I see many patients with hepatitis C (HCV). None of them are under treatment and they all feel quite well. Why don’t I treat them? After all, potential consequences of HCV include:
I see many patients with hepatitis C (HCV). None of them are under treatment and they all feel quite well. Why don’t I treat them? After all, potential consequences of HCV include:
- Cirrhosis
- Hepatocellular carcinoma. or liver cancer
- End stage liver disease with all the trimmings
- Liver transplantation
- Death
One would think that a portentous list like this would justify any treatment, even hazardous therapies. But, I’ve never seen it this way, and my hepatitis C patients are all doing wel under periodic observationl.
Yes, I know that the disease can be serious. I recall one patient
with advanced disease whom I referred for consideration of a liver transplant many
years ago. There may have been one or two others along the way who received treatment for the disease also.
The vast majority of hepatitis C patients I see in my community practice feel entirely well and the diagnosis was discovered by accident. In other words, these patients did not exhibit symptoms or abnormal findings on the physical examination that led a physician to suspect a liver condition, which then led to testing for hepatitis C. Some of them were picked up by the blood bank when their gift of life was declined. Sometimes, a life insurance company makes the diagnosis during their health assessment as they try to cull out from their enrollees those destined to ascend skyward prematurely. In most cases, patients are diagnosed with hepatitis C when physicians like me order diagnostic HCV blood test to evaluate abnormal liver blood tests. Nearly all of these patients have no symptoms of liver disease and the abnormal liver blood tests may not be a HCV manifestation.
What should we advise patients with HCV who feel perfectly well? Of course, patients should make the call after they have been informed of the risks and benefits of treatment. In my experience, after this discussion, none of these patients wants to proceed. Hopefully, I am meeting my obligation to present the issues to them fairly. I am certainly aware of my bias, and do my best to compartmentalize it.
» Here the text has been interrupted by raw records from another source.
Source: an optimization exercise on an open RTL-to-GDS flow (aim: small area, a short achievable clock period and few clock cycles per item). Production flows keep margins and buffers that such runs may drop.
The RTL was checked by simulation tests, not by an equivalence proof against the original design.

===== flow/config.mk =====
export PLATFORM = sky130hd
export DESIGN_NAME = track_point_simplifier
export DESIGN_NICKNAME = track_point_simplifier
export VERILOG_FILES = /design/flow/design.v
export SDC_FILE = /design/flow/constraint.sdc
export NUM_CORES = 4
export LEC_CHECK = 0
export CAP_MARGIN = 20
export CORE_MARGIN = 2
export CORE_UTILIZATION = 40
export SLEW_MARGIN = 20

===== flow/constraint.sdc =====
create_clock -name core_clock -period 10.0 [get_ports {clk}]
set_input_delay 2.0000 -clock core_clock [delete_from_list [all_inputs] [get_ports {clk}]]
set_output_delay 2.0000 -clock core_clock [all_outputs]
set_load 0.01 [all_outputs]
I think that there has been a rush to treatment with these patients. Academic centers tend to be more enthusiastic about racing for the HCV cure with toxic medicines, although in fairness, their HCV population is very different from mine. Their patients are much more ill, so the risk/benefit analysis of treatment may calculate out differently. Nevertheless, academicians in writing and on the speaking circuit tend to extol the virtue of treatment, which they regard as the default response. Watchful waiting just doesn’t have the red meat appeal for liver gurus. They argue that eradicating the virus will prevent the dire consequences I listed at the top of this post. However, when there was only treatment available 20 years ago – injectable interferon – academics were gaga over this it, which had a full page of side effects and was effective in less than 20% of patients treated. I’m amazed that interferon slid by the FDA. Now, HCV can be cured in a majority of patients, according to data from two drugs approved in 2011 to treat the disease, although there remains substantial toxicity from the medications. .
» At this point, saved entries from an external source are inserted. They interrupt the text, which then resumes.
This design comes from an exercise in tuning for small area, a short achievable clock period and few clock cycles on the open sky130 flow, not from production work.
RTL that was checked went through simulation tests only; none was proved equivalent to the original.

==> inputs of run a <==
## raster_top
module raster_top (
    input  logic                clk_i,
    input  logic                nrst_i,
    input  raster_pkg::addr_t   s_awaddr_i,
    input  logic                s_awvalid_i,
    output logic                s_awready_o,
    input  logic [31:0]         s_wdata_i,
    input  logic                s_wvalid_i,
    output logic                s_wready_o,
    output logic                s_bvalid_o,
    input  logic                s_bready_i,
    input  raster_pkg::addr_t   s_araddr_i,
    input  logic                s_arvalid_i,
    output logic                s_arready_o,
    output logic [31:0]         s_rdata_o,
    output logic                s_rvalid_o,
    input  logic                s_rready_i
);
Settings: LEC_CHECK=0, ABC_AREA=1, ABC_CLOCK_PERIOD_IN_PS=40000, CAP_MARGIN=20, CELL_PAD_IN_SITES_DETAIL_PLACEMENT=1, CELL_PAD_IN_SITES_GLOBAL_PLACEMENT=2, CORE_MARGIN=2, CORE_UTILIZATION=35, CTS_CLUSTER_DIAMETER=100, CTS_CLUSTER_SIZE=20, GPL_ROUTABILITY_DRIVEN=1, SLEW_MARGIN=20; clock period 220.0 ns.
standard.sh (not shown) runs the stock make flow with config.mk's settings and CLKGATE_MAP_FILE= SYNTH_SCRIPT=/design/flow/synth_recipe.tcl, a recipe that flattens the netlist after the stock synthesis.
==> flow/flow/run.sh <==
#!/bin/bash
# Own flow: the standard layout (standard.sh, unchanged synthesis) with
# two changes: port buffers are buf_2 instead of the default delay buffer,
# and the timing repair steps improve every path whose slack is below the
# margin, so the paths from the inputs and to the outputs get sized too.
set -o pipefail
export BUFFER_PORTS_ARGS="-buffer_cell sky130_fd_sc_hd__buf_2"
export SETUP_SLACK_MARGIN=174.8
bash standard.sh > standard.log 2>&1
==> run b: changes against run a <==
--- a/flow/design.v
+++ b/flow/design.v
@@ -82,17 +82,15 @@
     logic        start_q, pop_q, vwr_q;
     logic        busy_q, culled_q, fast_q, fresh_q, cdone_q, cullr_q;
     logic        walk_q, tval_q, krdy_q, tdrdy_q;
     logic [3:0]  cnt_q, skip_q;
     logic        headv_q;
     logic [3:0]  pcnt_q;
     logic [8:0]  sx_q, sy_q, hx_q, hy_q;
-    logic [47:0] t0_q, t1_q, td1_q;
-    logic [37:0] k1_q, k3_q;
-    logic [42:0] td0_q;
+    logic [47:0] t0_q, t1_q, k1_q, k3_q, td0_q, td1_q;
     logic [31:0] hl0_q, hl1_q;
     localparam logic [4:0] Q_IDLE = 5'd0,  Q_DET1 = 5'd1,  Q_DET2 = 5'd2,  Q_CCHK = 5'd3,
                            Q_S1   = 5'd4,  Q_S2   = 5'd5,  Q_S3   = 5'd6,  Q_SCHK = 5'd7,
                            Q_E0A  = 5'd8,  Q_E0B  = 5'd9,  Q_E1A  = 5'd10, Q_E1B  = 5'd11,
                            Q_WAITR = 5'd12, Q_T0P = 5'd13, Q_T1P  = 5'd14, Q_K1P  = 5'd15,
                            Q_K3P  = 5'd16, Q_D0A  = 5'd17, Q_D0B  = 5'd18, Q_TD0P = 5'd19,
                            Q_D1A  = 5'd20, Q_D1B  = 5'd21, Q_TD1P = 5'd22, Q_DONE = 5'd23;
@@ -127,15 +125,15 @@
     endfunction
     assign bx0 = clampi(ixmin, 9'd319);
     assign bx1 = clampi(ixmax, 9'd319);
     assign by0 = clampi(iymin, 9'd239);
     assign by1 = clampi(iymax, 9'd239);
     assign xspan = rca17({ixmax[15], ixmax}, ~{ixmin[15], ixmin}, 1'b1);
     assign yspan = rca17({iymax[15], iymax}, ~{iymin[15], iymin}, 1'b1);
-    assign fast_c = (xspan < 17'd32) && (yspan < 17'd32) && !ixmax[15] && !iymax[15]
+    assign fast_c = (xspan < 17'd64) && (yspan < 17'd64) && !ixmax[15] && !iymax[15]
                     && (ixmin[15] || ixmin < 16'd320) && (iymin[15] || iymin < 16'd240);
     assign inrange = (vx0[31] == vx0[30]) && (vy0[31] == vy0[30]) && (vx1[31] == vx1[30])
                      && (vy1[31] == vy1[30]) && (vx2[31] == vx2[30]) && (vy2[31] == vy2[30]);
     logic        prod;           
     logic [3:0]  asel, bsel;
     logic [2:0]  vsel;
     logic [31:0] opa, opb;
@@ -324,31 +322,29 @@
     assign adv = proc && !park && move_ok;
     assign inc = proc && isnew;
     assign cap_h = proc && cov && (rel == 5'd0) && !hv_e;
     assign cnt_n = cnt_e + {3'd0, inc};
     assign skip_d = skip_q + {3'd0, inc} - {3'd0, adv && cov};
     assign rel_n = {1'b0, cnt_n} - {1'b0, skip_d};
     assign rewind = pop_q && headv_q && !cap_h && !rel_n[4] && (rel_n != 5'd0);
-    logic        tstep;
     logic [47:0] t0_step, t1_step;
-    assign tstep = adv && !at_end && fast_q;
-    assign t0_step = rca48(t0_q, !tstep ? 48'd0 : at_xend ? {{5{td0_q[42]}}, td0_q} : {{10{k1_q[37]}}, k1_q}, 1'b0);
-    assign t1_step = rca48(t1_q, !tstep ? 48'd0 : at_xend ? td1_q : {{10{k3_q[37]}}, k3_q}, 1'b0);
+    assign t0_step = rca48(t0_q, at_xend ? td0_q : k1_q, 1'b0);
+    assign t1_step = rca48(t1_q, at_xend ? td1_q : k3_q, 1'b0);
     logic wr, rd, head_wait;
     logic [31:0] rmux, fmux;
     logic [3:0]  ra;
-    logic arbsy_q, awrdy_q, arrdy_q;
+    logic awrdy_q, ardy_q;
     assign s_awready_o = awrdy_q;
     assign s_wready_o = awrdy_q;
-    assign s_arready_o = arrdy_q;
+    assign s_arready_o = ardy_q;
     assign s_bvalid_o = bvalid_q;
     assign s_rvalid_o = rvalid_q;
     assign s_rdata_o = rdata_q;
     assign wr = s_awvalid_i && s_wvalid_i && awrdy_q;
-    assign rd = s_arvalid_i && arrdy_q;
+    assign rd = s_arvalid_i && ardy_q;
     assign head_wait = (cnt_q != 4'd0) && !headv_q;
     logic [31:0] hl2;
     assign hl2 = rca32(~hl0_q, ~hl1_q, 1'b1) + 32'h0001_0001;
     logic [31:0] pos;
     assign pos = {(cnt_q != 4'd0), 6'd0, hy_q, 7'd0, hx_q};
     always_comb begin
         case (rpaddr_q)
@@ -378,47 +374,49 @@
     end
     logic pwait, rslow;
     assign pwait = (rpaddr_q[3:2] == 2'b10) && head_wait;
     assign rslow = (!ra[3] && (ra[2] || ra[1])) || (ra[3:2] == 2'b10 && head_wait);
     always_ff @(posedge clk_i or negedge nrst_i) begin
         if (!nrst_i) begin
             bvalid_q <= 1'b0;
+            awrdy_q <= 1'b1;
             rvalid_q <= 1'b0;
-            arbsy_q <= 1'b0;
-            awrdy_q <= 1'b0;
-            arrdy_q <= 1'b0;
+            ardy_q <= 1'b1;
             rpend_q <= 1'b0;
             start_q <= 1'b0;
             pop_q <= 1'b0;
             vwr_q <= 1'b0;
         end else begin
-            if (wr) bvalid_q <= 1'b1;
-            else if (s_bready_i) bvalid_q <= 1'b0;
-            awrdy_q <= !(wr || (bvalid_q && !s_bready_i));
-            arrdy_q <= !(rd || (arbsy_q && !(!rpend_q && rvalid_q && s_rready_i)));
+            if (wr) begin
+                bvalid_q <= 1'b1;
+                awrdy_q <= 1'b0;
+            end else if (bvalid_q && s_bready_i) begin
+                bvalid_q <= 1'b0;
+                awrdy_q <= 1'b1;
+            end
             start_q <= wr && (s_awaddr_i[5:2] == 4'd0) && s_wdata_i[0];
             pop_q <= wr && (s_awaddr_i[5:2] == 4'd12) && (cnt_q != 4'd0);
             vwr_q <= wr && !s_awaddr_i[5] && (s_awaddr_i[4] || s_awaddr_i[3]);
             if (rd) begin
-                arbsy_q <= 1'b1;
+                ardy_q <= 1'b0;
                 if (rslow) rpend_q <= 1'b1;
                 else rvalid_q <= 1'b1;
             end else if (rpend_q) begin
                 if (!pwait) begin
                     rpend_q <= 1'b0;
                     rvalid_q <= 1'b1;
                 end
             end else if (rvalid_q && s_rready_i) begin
                 rvalid_q <= 1'b0;
-                arbsy_q <= 1'b0;
+                ardy_q <= 1'b1;
             end
         end
     end
     always_ff @(posedge clk_i) begin
-        if (!arbsy_q) begin
+        if (ardy_q) begin
             rdata_q <= rmux;
             rpaddr_q <= ra;
         end else if (rpend_q && !pwait) rdata_q <= fmux;
         if (wr) begin
             case (s_awaddr_i[5:2])
                 4'd2: vx0 <= s_wdata_i;
                 4'd3: vy0 <= s_wdata_i;
@@ -465,15 +463,14 @@
                 end
             end
             case (seq_q)
                 Q_DET2: if (pdone) seq_q <= Q_CCHK;
                 Q_CCHK: begin
                     if (!inrange || amb) seq_q <= Q_S1;
                     else seq_q <= cull_fast ? Q_IDLE : Q_E0A;
-                    if (adet[31:16] == 16'd0) fast_q <= 1'b0;
                 end
                 Q_S3: if (pdone) seq_q <= Q_SCHK;
                 Q_SCHK: seq_q <= cull_now ? Q_IDLE : Q_E0A;
                 Q_E1B: if (pdone) seq_q <= (dst_q == D_RDY || rc_q) ? Q_T0P : Q_WAITR;
                 Q_WAITR: if (dst_q == D_RDY) seq_q <= Q_T0P;
                 Q_T1P: if (pdone) begin
                     tval_q <= 1'b1;
@@ -560,41 +557,48 @@
                     culled_q <= 1'b0;
                     walk_q <= 1'b1;
                 end
             end
         end
     end
     always_ff @(posedge clk_i) begin
-        acc_q <= acc_n;         
-        t0_q <= (pdone && (seq_q == Q_E0B || seq_q == Q_T0P)) ? acc_n : t0_step;
-        t1_q <= (pdone && (seq_q == Q_E1B || seq_q == Q_T1P)) ? acc_n : t1_step;
-    end
-    always_ff @(posedge clk_i) begin
         if (restart) begin
             sx_q <= bx0;
             sy_q <= by0;
         end else begin
+            if (prod) acc_q <= acc_n;
             if (rewind) begin
                 sx_q <= hx_q;
                 sy_q <= hy_q;
             end else begin
+                if (pdone) begin
+                    case (seq_q)
+                        Q_E0B, Q_T0P: t0_q <= acc_n;
+                        Q_E1B, Q_T1P: t1_q <= acc_n;
+                        default: ;
+                    endcase
+                end
                 if (adv && !at_end) begin
+                    if (fast_q) begin
+                        t0_q <= t0_step;
+                        t1_q <= t1_step;
+                    end
                     if (at_xend) begin
                         sx_q <= bx0;
                         sy_q <= sy_q + 9'd1;
                     end else sx_q <= sx_q + 9'd1;
                 end
             end
             if (pdone) begin
                 case (seq_q)
                     Q_DET1, Q_S1, Q_S2, Q_E0A, Q_E1A: td1_q <= acc_tr;
                     Q_D0A, Q_D1A, Q_D1B, Q_TD1P: td1_q <= acc_n;
-                    Q_D0B, Q_TD0P: td0_q <= acc_n[42:0];
-                    Q_K1P: k1_q <= acc_n[37:0];
-                    Q_K3P: k3_q <= acc_n[37:0];
+                    Q_D0B, Q_TD0P: td0_q <= acc_n;
+                    Q_K1P: k1_q <= acc_n;
+                    Q_K3P: k3_q <= acc_n;
                     default: ;
                 endcase
             end
             if (cap_h) begin
                 hx_q <= sx_q; hy_q <= sy_q;
                 hl0_q <= l0; hl1_q <= l1;
             end
==> flow/run.sh (new file) <==
#!/bin/bash
# synth_recipe.tcl (not shown) runs the flow's synth.tcl, then flattens the netlist and writes it again
# the make line also repeats each setting of config.mk as NAME=value (left out here)
make -C /OpenROAD-flow-scripts/flow DESIGN_CONFIG=/design/flow/config.mk WORK_HOME=/design/flow/orfs CLKGATE_MAP_FILE= SYNTH_SCRIPT=/design/flow/synth_recipe.tcl finish
Settings changed: CTS_CLUSTER_DIAMETER 100 to default, CTS_CLUSTER_SIZE 20 to default.
removed: flow/flow/run.sh
removed: flow/standard.sh
==> notes <==
Run a finished with timing, DRC and antenna clean. Run b produced a clean layout.
In run b the maximum frequency is lower than in run a, by 2.7%.
Register-to-register slack: run a is higher than run b (1.6 ns).
Against run a, the final area of run b is higher by about 8%.
Global-route usage: run a is higher than run b (0.28 points).
Of run b and run a, run b has the higher area after synthesis (gap about 5%, measured against run a).
First-iteration DRC count: run a is lower than run b (about 6%).
Clock-buffer cell count: run a is lower than run b (52).
Between run a and run b, the lower sequential cell count is in run a (gap 24).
Even experts acknowledge that only a minority of HCV patients will develop serious complications. I’m not persuaded that we have a reliable method to determine who will progress and who won’t. And if we did, how firm is the evidence that treating a patient who is destined for cirrhosis will avert this outcome? Those who believe in HCV treatment will find data to support their view and practice. And those of who are skeptics will do the same. That’s the beauty of medicine. There’s always conflicting studies to choose from to support any view.
Many of my HCV patients can date with some precision when they contracted the virus. The event may have been a blood transfusion decades ago or from intravenous drug use during a youthful period of hard times and bad judgement. Many of these patients, therefore, have had the virus for decades and are not suffering any ill effects. While I cannot guarantee a sanguine outcome, I view this in Newtonian terms.
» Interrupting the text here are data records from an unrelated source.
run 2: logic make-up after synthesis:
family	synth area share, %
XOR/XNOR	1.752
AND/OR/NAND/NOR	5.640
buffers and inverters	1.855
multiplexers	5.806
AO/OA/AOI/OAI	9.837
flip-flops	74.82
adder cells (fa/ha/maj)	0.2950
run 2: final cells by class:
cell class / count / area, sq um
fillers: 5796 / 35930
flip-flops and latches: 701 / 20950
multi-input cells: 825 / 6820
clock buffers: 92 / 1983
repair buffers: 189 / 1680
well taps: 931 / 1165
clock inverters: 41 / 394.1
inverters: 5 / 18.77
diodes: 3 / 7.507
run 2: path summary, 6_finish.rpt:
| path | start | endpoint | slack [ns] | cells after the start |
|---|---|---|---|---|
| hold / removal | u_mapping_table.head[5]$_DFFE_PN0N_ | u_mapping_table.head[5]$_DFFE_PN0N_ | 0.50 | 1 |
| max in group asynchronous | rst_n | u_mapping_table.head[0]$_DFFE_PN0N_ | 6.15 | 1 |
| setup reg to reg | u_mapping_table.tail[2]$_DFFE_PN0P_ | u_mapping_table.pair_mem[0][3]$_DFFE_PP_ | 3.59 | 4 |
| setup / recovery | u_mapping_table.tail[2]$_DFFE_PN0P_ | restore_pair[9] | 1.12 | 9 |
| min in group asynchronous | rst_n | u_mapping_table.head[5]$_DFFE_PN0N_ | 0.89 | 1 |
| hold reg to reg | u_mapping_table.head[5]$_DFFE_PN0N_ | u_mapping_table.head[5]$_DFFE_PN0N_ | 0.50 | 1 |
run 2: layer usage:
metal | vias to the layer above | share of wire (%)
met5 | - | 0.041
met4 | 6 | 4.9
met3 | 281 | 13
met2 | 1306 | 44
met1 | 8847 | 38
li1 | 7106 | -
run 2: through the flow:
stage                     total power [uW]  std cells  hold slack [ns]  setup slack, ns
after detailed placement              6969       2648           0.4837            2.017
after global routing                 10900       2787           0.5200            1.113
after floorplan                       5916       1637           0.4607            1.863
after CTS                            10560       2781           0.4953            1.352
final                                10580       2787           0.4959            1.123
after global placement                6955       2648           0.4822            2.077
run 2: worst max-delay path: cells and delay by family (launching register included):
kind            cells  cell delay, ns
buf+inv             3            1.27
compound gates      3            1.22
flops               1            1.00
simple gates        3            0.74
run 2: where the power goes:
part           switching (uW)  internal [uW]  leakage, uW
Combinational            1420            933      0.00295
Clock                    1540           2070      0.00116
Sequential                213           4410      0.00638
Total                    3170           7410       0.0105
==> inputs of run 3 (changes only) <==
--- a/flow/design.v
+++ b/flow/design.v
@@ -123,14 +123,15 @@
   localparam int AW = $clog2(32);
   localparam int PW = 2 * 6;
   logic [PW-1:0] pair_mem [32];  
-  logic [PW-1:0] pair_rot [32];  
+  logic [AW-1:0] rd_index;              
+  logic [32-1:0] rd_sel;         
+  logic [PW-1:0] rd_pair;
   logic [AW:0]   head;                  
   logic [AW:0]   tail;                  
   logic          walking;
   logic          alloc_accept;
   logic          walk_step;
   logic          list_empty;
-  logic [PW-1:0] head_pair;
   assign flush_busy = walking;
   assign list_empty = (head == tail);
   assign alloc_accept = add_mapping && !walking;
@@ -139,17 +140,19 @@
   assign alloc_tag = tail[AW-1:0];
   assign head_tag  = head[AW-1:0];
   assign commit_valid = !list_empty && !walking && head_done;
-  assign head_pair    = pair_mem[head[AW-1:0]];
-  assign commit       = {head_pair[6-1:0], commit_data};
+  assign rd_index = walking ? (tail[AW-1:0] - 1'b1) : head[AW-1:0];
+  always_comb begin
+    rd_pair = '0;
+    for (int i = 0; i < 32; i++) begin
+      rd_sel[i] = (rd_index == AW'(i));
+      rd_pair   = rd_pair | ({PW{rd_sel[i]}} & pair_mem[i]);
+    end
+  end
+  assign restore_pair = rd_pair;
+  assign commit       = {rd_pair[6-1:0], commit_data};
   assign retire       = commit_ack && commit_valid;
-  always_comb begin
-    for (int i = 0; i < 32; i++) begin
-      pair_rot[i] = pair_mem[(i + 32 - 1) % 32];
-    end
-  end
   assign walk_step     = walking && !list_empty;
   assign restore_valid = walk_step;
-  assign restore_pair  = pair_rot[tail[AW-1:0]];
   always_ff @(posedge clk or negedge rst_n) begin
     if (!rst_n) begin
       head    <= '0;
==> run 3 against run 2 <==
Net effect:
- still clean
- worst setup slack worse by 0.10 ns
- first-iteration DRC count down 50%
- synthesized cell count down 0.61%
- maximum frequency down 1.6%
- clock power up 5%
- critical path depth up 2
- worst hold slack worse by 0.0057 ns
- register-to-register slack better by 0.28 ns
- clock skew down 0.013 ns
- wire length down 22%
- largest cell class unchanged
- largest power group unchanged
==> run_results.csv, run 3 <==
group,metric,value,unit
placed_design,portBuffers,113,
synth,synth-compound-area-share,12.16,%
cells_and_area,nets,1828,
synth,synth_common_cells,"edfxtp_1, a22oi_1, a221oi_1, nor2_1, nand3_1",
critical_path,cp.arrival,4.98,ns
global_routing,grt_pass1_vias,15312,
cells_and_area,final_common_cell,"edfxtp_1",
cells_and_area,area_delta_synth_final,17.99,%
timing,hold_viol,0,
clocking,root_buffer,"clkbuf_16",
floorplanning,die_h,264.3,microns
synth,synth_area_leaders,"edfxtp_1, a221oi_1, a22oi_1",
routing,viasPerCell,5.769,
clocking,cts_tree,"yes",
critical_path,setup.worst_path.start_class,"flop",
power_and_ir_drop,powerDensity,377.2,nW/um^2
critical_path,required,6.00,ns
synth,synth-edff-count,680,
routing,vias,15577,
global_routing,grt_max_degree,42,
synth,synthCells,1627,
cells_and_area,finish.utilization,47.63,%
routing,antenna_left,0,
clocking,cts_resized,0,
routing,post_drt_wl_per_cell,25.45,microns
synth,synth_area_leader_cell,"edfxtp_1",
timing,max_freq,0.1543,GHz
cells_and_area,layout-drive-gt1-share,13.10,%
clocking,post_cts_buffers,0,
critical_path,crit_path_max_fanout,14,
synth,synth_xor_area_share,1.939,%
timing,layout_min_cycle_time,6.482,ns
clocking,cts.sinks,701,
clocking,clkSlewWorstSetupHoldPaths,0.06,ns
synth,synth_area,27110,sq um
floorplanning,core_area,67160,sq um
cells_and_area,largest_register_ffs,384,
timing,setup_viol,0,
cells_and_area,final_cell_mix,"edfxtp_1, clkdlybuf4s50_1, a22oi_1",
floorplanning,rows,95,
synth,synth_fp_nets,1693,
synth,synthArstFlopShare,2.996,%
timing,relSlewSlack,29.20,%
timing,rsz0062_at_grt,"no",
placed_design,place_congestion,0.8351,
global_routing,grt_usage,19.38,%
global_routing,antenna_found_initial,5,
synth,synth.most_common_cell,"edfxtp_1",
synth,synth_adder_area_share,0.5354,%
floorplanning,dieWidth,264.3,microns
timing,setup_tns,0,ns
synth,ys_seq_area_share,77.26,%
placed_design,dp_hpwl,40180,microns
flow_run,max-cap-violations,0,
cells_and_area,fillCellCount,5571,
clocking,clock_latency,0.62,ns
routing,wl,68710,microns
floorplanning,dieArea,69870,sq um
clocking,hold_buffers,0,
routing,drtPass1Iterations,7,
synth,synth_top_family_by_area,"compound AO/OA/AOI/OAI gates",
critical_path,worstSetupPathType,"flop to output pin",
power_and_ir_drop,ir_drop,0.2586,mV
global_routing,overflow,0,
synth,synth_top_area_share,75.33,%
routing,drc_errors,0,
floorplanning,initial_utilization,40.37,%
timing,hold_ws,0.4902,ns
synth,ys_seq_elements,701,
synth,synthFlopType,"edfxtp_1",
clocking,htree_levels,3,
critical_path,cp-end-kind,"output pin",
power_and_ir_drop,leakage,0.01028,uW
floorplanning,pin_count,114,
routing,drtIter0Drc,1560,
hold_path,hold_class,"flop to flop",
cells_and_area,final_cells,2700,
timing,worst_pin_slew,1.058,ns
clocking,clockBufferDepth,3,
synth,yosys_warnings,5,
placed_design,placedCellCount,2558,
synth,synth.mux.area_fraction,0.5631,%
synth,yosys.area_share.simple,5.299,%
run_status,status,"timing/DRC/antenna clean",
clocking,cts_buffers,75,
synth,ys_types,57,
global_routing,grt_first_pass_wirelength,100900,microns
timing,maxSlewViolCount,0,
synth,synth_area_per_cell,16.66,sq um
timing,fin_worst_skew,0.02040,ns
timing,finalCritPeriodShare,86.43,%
Background: an optimization exercise with open tools, aiming at small area. Do not read the settings as production practice.
Where RTL was checked, it was by simulation tests only, not by an equivalence proof against the original.
The RTL of run 2 was laid out without a check of its function.
Power and IR drop assume default switching activity.

<file path="flow/config.mk">
export PLATFORM = sky130hd
export DESIGN_NAME = motion_map_arbiter
export DESIGN_NICKNAME = motion_map_arbiter
export VERILOG_FILES = /design/flow/design.v
export SDC_FILE = /design/flow/constraint.sdc
export NUM_CORES = 4
export LEC_CHECK = 0
export CAP_MARGIN = 20
export CORE_MARGIN = 2
export CORE_UTILIZATION = 40
export SLEW_MARGIN = 20
</file>
<file path="flow/constraint.sdc">
create_clock -name core_clock -period 8.0 [get_ports {pclk}]
set_input_delay 1.6000 -clock core_clock [delete_from_list [all_inputs] [get_ports {pclk}]]
set_output_delay 1.6000 -clock core_clock [all_outputs]
set_load 0.01 [all_outputs]
</file>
Other physicians don’t share my approach and may be dismissive of my nihilism. I wonder how many of them would accept a treatment with enormous toxicity and cost for themselves as readily as they prescribe it to others? This question applies to all physicians, including me, who prescibe medicine and advise patients. Remember, we physicians discuss the risks of all treatments with patients in advance. But, we don’t suffer the complications.
HCV patients, get informed. Make sure the treatment won’t be worse than the disease.